Modernized imagery may or may not help readers access a higher spiritual plane, but the Alabaster co-founders say they intend to remain a Christian company, and don’t envision printing other religious texts like the Quran or the Book of Mormon. Instead, they intend to keep printing books from the Bible. The company will debut Proverbs early this summer, and will likely move on to Genesis next.

Alabaster books, according to one professor of religion, have extremely Goop-y vibes.
Alabaster

In the meantime, buzz around the company is attracting investors like Daniel Fong, an entrepreneur behind the furniture company Million Dollar Baby, who invested $100,000 in Alabaster.

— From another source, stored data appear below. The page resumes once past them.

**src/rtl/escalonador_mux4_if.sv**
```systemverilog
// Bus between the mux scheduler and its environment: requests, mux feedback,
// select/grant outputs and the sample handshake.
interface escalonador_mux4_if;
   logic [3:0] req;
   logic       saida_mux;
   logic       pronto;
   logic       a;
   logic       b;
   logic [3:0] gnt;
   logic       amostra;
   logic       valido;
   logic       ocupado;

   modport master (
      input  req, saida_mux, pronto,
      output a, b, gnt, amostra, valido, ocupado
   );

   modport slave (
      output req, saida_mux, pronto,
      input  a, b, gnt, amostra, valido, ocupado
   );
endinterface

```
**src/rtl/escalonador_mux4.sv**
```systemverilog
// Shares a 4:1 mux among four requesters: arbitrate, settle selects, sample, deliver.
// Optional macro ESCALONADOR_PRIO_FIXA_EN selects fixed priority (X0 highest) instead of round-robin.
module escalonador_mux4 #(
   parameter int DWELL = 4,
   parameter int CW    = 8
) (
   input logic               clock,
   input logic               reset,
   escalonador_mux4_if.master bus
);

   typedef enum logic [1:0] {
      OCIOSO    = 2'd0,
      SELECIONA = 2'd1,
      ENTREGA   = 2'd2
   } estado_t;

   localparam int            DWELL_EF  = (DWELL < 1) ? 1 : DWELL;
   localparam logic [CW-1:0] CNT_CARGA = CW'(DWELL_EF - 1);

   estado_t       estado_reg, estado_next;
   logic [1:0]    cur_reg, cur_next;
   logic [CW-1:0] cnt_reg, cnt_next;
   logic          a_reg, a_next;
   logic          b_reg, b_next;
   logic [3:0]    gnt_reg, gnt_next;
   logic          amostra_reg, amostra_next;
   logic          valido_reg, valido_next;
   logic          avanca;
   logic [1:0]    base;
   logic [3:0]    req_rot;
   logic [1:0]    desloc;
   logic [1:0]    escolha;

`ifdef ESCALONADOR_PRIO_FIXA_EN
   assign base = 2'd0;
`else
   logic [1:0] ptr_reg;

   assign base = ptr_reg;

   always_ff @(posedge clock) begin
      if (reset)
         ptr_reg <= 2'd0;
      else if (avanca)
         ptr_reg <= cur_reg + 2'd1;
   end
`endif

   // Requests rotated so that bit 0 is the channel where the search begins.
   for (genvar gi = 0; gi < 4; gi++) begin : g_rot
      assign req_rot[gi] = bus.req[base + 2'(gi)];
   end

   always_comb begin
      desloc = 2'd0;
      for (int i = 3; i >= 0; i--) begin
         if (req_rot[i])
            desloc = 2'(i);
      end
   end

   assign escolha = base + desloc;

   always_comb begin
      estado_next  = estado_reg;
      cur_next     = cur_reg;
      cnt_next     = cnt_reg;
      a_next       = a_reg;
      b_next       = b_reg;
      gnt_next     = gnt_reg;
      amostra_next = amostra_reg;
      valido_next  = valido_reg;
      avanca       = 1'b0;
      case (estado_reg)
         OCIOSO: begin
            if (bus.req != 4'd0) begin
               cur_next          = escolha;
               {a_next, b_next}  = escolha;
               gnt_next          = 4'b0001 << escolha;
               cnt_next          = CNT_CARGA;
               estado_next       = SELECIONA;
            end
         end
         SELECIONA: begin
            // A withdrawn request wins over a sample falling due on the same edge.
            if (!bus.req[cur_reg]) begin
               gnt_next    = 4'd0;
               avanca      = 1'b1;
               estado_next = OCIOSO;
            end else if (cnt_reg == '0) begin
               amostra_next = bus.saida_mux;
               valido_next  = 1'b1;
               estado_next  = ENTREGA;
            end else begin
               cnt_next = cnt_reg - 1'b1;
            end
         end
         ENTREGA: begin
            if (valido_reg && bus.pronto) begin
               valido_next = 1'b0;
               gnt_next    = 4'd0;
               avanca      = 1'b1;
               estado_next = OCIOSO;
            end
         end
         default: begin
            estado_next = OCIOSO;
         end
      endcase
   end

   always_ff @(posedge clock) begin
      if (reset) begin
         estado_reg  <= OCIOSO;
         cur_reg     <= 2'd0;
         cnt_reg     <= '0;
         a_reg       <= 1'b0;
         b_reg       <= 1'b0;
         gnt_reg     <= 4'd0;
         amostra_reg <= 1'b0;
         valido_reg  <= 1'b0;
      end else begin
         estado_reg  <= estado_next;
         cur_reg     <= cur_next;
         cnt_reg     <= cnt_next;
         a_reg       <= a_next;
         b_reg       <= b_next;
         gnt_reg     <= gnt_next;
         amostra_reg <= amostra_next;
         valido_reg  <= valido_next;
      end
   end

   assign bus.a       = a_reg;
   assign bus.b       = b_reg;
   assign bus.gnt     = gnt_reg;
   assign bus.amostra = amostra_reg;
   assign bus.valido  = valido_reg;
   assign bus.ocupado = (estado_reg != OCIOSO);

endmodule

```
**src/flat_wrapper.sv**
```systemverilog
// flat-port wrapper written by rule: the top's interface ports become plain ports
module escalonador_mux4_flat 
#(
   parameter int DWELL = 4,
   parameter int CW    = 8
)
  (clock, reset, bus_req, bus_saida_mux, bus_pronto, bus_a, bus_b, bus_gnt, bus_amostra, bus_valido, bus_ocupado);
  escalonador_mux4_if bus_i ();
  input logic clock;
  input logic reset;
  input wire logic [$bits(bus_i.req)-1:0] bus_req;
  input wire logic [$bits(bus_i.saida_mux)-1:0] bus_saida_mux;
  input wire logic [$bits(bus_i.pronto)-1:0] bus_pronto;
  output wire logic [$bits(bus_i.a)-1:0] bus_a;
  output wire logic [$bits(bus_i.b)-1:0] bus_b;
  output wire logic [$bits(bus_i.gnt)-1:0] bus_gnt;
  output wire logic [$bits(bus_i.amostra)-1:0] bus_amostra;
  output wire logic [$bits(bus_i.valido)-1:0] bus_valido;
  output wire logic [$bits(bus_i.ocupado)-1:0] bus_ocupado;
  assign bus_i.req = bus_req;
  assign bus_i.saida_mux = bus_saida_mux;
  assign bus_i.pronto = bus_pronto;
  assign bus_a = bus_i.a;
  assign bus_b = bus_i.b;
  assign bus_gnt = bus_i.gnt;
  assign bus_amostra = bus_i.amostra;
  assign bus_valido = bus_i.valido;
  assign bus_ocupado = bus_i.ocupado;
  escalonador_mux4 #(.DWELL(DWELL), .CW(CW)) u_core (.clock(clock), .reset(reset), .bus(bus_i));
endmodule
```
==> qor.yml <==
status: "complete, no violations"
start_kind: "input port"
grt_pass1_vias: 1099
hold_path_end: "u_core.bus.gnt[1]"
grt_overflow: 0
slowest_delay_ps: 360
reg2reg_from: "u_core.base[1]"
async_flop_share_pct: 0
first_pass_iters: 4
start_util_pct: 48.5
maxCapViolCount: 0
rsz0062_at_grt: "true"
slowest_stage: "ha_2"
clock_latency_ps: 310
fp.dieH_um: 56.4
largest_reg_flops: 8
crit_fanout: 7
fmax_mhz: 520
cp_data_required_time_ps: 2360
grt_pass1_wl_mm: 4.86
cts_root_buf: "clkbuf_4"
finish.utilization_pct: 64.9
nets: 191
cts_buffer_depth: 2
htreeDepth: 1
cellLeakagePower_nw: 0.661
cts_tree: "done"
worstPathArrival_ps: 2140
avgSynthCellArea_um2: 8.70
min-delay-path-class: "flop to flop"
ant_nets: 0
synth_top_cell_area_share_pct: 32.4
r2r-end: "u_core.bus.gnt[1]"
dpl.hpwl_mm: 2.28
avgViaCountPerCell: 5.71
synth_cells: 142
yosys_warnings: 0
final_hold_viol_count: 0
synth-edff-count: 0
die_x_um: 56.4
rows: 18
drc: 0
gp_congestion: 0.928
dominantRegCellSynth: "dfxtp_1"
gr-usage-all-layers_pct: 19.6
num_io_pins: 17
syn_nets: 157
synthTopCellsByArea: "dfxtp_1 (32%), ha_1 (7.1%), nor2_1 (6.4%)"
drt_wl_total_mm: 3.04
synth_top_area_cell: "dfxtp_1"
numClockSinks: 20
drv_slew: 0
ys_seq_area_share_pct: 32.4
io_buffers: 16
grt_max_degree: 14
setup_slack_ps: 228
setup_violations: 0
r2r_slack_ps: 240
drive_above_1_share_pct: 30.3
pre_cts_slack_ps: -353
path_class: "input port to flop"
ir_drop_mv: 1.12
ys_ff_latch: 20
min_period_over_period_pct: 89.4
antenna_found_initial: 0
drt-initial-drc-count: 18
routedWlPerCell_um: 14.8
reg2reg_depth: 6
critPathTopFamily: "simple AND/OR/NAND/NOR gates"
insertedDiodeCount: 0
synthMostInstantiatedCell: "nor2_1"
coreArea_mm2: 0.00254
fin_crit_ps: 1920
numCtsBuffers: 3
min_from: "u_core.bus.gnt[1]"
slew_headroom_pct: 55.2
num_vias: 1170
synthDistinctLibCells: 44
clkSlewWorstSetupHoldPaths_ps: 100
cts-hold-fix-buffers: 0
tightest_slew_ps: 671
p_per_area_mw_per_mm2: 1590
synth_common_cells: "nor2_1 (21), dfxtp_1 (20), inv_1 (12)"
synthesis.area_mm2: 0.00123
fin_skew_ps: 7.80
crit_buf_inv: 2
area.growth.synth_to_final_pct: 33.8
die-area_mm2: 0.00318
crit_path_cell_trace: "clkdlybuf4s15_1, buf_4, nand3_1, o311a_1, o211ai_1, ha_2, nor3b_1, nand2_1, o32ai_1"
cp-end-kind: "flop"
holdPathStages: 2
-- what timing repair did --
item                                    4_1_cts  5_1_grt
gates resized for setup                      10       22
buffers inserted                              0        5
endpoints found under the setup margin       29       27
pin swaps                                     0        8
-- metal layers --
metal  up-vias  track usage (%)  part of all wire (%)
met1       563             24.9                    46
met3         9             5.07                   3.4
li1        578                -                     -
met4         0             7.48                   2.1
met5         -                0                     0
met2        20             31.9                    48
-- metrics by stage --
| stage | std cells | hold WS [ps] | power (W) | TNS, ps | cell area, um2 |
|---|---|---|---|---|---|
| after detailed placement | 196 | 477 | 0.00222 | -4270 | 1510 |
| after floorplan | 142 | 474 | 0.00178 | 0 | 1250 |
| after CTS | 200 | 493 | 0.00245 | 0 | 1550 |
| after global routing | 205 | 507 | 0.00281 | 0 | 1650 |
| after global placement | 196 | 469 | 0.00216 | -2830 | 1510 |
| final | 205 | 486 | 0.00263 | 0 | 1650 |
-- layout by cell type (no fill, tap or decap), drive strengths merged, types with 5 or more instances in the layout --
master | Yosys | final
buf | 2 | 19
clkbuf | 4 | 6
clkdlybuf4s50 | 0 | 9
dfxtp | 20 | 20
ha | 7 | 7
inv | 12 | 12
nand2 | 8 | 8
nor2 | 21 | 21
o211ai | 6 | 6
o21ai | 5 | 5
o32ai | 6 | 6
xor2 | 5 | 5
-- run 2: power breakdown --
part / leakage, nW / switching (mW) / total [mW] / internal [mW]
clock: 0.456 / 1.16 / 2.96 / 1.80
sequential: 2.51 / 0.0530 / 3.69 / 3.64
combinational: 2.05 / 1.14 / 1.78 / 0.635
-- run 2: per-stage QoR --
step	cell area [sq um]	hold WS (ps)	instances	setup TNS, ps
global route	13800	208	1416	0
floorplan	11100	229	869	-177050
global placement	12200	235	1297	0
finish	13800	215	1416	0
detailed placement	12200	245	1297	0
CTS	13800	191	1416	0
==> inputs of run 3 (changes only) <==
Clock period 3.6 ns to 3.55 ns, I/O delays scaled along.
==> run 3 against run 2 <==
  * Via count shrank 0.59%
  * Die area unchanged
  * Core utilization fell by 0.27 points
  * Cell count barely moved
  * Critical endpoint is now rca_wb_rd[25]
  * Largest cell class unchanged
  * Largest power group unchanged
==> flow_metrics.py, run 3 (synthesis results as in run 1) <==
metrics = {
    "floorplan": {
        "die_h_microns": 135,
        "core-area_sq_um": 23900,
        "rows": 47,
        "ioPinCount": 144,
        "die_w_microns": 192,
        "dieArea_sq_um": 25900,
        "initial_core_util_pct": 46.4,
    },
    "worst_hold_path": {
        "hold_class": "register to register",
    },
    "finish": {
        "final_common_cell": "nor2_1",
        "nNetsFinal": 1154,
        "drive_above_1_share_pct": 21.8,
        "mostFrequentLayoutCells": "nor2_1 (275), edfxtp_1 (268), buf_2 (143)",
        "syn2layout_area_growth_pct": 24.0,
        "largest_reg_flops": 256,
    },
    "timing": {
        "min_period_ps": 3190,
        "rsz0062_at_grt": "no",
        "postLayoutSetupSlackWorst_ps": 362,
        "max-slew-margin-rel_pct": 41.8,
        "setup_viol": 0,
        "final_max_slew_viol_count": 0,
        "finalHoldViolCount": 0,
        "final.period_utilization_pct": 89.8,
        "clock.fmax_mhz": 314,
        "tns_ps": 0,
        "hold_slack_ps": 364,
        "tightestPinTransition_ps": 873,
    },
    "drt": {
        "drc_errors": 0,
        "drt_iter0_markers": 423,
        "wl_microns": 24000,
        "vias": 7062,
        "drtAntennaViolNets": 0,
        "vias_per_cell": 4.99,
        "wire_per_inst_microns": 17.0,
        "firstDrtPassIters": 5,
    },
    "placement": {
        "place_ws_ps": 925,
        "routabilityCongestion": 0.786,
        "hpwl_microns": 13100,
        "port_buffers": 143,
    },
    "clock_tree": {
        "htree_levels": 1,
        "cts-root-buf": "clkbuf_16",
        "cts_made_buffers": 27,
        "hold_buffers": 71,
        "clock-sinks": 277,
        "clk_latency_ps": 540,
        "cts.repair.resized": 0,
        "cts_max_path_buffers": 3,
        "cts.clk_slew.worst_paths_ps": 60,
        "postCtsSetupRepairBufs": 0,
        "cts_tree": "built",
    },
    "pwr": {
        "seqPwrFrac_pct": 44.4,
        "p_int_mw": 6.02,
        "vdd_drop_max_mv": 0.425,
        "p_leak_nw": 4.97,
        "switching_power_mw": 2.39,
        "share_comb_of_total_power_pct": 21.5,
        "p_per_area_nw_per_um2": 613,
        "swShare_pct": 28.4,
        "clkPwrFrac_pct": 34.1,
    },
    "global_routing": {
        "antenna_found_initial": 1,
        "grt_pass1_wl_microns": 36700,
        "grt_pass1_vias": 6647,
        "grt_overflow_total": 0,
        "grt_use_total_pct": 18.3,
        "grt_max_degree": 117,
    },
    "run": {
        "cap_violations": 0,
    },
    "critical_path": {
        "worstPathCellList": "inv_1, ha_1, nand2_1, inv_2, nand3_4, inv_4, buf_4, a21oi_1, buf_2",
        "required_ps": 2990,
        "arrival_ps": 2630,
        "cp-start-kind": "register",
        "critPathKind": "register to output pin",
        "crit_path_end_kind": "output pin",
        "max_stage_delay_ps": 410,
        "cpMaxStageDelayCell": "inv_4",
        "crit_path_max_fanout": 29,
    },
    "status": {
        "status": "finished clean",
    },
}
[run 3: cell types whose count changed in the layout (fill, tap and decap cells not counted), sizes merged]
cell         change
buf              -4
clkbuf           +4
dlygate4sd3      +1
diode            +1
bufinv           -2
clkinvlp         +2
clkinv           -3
<file path="config.mk">
export PLATFORM = sky130hd
export DESIGN_NAME = piso_serializer
export DESIGN_NICKNAME = d
export VERILOG_FILES = /design/src/rtl/piso_pkg.sv /design/src/rtl/piso_bit_counter.sv /design/src/rtl/piso_serializer.sv
export SDC_FILE = /design/constraint.sdc
export NUM_CORES = 1
export LEC_CHECK = 0
export CELL_PAD_IN_SITES_DETAIL_PLACEMENT = 0
export CELL_PAD_IN_SITES_GLOBAL_PLACEMENT = 1
export CORE_ASPECT_RATIO = 1.1
export CORE_MARGIN = 10
export CORE_UTILIZATION = 25
export DETAILED_ROUTE_END_ITERATION = 12
export HOLD_SLACK_MARGIN = 0.1
export PLACE_DENSITY = 0.54
export SLEW_MARGIN = 15
export SYNTH_ARGS = -nofsm -noshare
export SYNTH_HDL_FRONTEND = slang
export SYNTH_SLANG_ARGS = --single-unit
</file>
<file path="constraint.sdc">
create_clock -name Clk -period 1.7 [get_ports Clk]
set_input_delay 0.255 -clock Clk [delete_from_list [all_inputs] [get_ports Clk]]
set_output_delay 0.255 -clock Clk [all_outputs]
set_load 0.01 [all_outputs]
</file>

“I think there is a big need for a product like this right now,” says Fong. “It’s beautifully made, and there’s nothing else like it. From my perspective, there’s a hunger for unique ways to access religion, and I can see them becoming really popular, especially in China.”

To Fong, the business opportunity in alternative faith concepts goes beyond printing. A long-term goal for the company, he says, is to establish itself as a religious platform, where it can provide spiritual materials for study groups and workshops. The idea, he says, is to strip away the preexisting structures of faith. This is already happening in niche religious communities, like Orthodox Jewry, for example, where millennial Jews are meeting for Shabbat and High Holiday services on their own or in their own makeshift synagogues.

“The research says that people are looking for a different alternative to the church and its sermons,” he says. “Traditional Christianity is very church-based, but to provide manuals, or magazines, or reading guides for people to create their own environment? That would be very unique. That could change the way people think about faith altogether.”